Determine how many lines in the data below contain "config" and write only that number.

● Items from a data source
┌──

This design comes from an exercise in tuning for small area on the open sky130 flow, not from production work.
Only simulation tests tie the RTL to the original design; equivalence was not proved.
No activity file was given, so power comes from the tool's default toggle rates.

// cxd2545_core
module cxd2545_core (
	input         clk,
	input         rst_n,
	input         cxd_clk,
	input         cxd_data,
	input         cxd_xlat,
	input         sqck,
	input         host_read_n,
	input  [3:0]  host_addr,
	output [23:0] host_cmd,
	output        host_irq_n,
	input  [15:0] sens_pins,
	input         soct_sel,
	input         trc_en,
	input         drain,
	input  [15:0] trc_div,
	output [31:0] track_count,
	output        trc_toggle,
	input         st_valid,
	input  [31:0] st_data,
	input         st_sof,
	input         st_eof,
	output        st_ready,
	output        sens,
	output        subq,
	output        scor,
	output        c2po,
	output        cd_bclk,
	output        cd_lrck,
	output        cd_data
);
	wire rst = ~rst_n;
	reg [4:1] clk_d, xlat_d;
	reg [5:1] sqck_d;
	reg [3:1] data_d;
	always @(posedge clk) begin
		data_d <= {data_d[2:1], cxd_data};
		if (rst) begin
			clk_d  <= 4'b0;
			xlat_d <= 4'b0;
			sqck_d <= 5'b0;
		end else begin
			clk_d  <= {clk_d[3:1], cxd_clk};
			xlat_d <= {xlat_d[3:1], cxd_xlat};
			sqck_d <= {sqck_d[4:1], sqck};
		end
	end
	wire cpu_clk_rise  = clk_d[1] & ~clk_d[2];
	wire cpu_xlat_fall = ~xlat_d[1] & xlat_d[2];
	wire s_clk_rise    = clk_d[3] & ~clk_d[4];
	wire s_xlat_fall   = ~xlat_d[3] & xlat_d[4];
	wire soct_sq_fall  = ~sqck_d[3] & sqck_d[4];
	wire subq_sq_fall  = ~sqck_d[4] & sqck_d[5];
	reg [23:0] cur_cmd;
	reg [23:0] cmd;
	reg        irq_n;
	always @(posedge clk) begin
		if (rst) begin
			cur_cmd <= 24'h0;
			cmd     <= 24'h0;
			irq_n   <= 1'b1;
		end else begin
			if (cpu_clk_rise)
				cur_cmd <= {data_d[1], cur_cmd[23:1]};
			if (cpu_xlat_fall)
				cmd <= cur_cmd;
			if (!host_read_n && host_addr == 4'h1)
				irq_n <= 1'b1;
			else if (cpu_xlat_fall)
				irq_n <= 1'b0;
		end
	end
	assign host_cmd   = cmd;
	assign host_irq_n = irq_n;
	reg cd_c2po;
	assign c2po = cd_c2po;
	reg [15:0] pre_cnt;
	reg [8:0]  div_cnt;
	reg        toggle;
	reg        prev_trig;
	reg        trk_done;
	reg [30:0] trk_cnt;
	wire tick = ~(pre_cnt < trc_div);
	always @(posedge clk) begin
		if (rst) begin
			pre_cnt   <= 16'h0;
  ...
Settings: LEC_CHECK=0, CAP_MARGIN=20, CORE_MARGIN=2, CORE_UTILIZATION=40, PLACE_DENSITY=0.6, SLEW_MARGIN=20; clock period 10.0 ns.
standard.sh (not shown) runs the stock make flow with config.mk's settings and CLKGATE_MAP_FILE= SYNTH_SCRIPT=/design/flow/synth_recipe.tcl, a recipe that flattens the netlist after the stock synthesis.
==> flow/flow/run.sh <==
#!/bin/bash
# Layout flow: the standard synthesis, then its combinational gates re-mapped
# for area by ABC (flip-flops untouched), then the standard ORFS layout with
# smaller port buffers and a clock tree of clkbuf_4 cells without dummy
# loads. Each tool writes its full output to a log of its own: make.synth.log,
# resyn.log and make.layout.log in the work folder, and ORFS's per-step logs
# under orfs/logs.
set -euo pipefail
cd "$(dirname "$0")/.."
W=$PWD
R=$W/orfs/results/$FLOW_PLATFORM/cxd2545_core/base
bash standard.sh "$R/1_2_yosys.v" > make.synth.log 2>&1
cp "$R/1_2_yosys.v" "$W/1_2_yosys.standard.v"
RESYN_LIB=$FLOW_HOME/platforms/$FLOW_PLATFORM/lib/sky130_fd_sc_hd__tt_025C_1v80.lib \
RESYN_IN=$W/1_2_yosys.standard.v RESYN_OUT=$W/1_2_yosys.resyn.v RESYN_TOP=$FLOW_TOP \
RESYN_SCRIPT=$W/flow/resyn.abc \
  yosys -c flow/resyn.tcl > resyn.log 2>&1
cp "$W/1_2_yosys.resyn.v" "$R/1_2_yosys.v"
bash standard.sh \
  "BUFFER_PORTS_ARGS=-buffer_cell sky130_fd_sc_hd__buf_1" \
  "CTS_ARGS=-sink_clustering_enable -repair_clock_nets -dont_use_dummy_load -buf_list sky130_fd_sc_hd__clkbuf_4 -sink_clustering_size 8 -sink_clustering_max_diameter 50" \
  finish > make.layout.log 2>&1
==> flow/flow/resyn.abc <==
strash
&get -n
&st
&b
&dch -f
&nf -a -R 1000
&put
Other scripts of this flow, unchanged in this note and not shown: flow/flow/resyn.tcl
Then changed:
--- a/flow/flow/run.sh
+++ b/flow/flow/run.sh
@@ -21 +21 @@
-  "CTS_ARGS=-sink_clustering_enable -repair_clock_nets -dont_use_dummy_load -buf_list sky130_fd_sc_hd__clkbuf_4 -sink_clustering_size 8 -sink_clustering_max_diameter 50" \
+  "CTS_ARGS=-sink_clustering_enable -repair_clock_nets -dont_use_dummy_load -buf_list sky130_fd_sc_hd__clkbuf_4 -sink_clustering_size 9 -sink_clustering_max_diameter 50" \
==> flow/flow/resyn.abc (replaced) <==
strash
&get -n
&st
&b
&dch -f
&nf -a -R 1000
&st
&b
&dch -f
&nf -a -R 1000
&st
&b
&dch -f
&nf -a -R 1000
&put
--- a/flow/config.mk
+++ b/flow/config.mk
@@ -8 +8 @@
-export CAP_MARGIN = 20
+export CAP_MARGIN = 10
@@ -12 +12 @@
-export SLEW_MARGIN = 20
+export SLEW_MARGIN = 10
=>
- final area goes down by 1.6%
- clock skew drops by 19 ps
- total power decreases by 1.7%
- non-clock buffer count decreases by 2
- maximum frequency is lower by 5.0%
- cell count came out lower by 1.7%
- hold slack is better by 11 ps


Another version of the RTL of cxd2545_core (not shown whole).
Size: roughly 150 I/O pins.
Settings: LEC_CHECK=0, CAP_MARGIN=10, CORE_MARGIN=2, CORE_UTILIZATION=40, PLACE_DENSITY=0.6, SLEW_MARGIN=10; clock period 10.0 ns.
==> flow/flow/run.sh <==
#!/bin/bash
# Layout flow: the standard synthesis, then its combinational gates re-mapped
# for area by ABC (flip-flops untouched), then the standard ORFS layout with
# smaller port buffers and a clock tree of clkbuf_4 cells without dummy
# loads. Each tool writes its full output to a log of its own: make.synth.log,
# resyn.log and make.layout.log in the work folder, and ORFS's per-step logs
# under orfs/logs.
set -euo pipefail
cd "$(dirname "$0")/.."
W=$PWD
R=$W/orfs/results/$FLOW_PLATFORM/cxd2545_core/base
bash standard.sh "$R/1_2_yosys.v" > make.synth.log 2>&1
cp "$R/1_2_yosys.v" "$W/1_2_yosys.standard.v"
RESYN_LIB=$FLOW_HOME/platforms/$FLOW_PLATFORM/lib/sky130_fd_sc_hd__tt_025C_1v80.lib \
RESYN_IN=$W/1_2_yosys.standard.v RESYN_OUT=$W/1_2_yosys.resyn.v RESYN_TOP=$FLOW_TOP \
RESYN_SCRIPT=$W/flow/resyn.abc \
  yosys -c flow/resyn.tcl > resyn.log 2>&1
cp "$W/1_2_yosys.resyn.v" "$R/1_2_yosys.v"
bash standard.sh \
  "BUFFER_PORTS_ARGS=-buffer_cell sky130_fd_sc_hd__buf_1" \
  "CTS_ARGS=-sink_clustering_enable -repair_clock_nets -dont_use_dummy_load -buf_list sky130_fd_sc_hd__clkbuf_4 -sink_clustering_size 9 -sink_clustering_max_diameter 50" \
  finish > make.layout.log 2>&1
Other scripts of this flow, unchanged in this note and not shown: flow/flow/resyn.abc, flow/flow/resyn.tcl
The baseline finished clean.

└──

● Reply
3